Question

In the given figure, if $ABCD$ is a parallelogram and $E$ is the mid-point of $BC$, then area $\left(△DEC\right)=k$ area $\left(ABCD\right)$. Find $k$

Answer 1

Given ABCD is parallelogram.

Let the diagonal BD divides parallelogram ABCD into $2$ triangles.

i.e., $\Delta$ ABD; $\Delta$ BCD

Area of ABD$+$ Area of BCD

$=$Area of ABCD

$\because$ ABD$=$BCD

$\therefore 2$(Area of BCD)$=$ Area of ABCD ……….$\left(1\right)$

'E' is M.P of BC, so DE divides $\Delta$ BCD into $2$ equal triangles

i.e., $\Delta$BED & $\Delta$ DEC

Area of $\Delta$BCD$=$ Area of $\Delta$BED$+$ Area of $\Delta$ DEC.

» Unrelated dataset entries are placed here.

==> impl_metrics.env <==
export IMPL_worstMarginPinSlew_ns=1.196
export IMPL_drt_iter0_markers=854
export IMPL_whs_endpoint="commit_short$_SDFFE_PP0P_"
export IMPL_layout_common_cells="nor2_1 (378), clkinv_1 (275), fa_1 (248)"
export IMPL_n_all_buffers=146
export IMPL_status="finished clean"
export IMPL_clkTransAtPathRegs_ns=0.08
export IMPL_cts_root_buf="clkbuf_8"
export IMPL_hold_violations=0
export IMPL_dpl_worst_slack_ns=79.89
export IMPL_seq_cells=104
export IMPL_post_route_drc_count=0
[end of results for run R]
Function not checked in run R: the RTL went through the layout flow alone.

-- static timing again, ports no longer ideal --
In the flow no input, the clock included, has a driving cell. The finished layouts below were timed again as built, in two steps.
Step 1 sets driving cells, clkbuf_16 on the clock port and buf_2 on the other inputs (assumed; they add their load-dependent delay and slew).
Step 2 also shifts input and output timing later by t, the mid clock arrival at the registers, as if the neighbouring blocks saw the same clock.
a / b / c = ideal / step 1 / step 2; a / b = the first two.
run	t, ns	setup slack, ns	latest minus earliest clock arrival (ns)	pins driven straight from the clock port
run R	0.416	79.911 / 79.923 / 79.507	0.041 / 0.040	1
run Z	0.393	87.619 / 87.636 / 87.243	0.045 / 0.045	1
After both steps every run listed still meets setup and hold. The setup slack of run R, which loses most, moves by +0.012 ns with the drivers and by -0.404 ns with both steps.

Area of $\Delta$BCD$=2$(Area of $\Delta$DEC)

By $\left(1\right)$

$2[2$(Area of DEC)$]=$ Area of parallelogram ABCD

$4$(Area of DEC)$=$Area of ABCD

$\therefore$ Area of $\Delta$DEC$=\frac{1}{4}$(Area of parallelogram ABCD).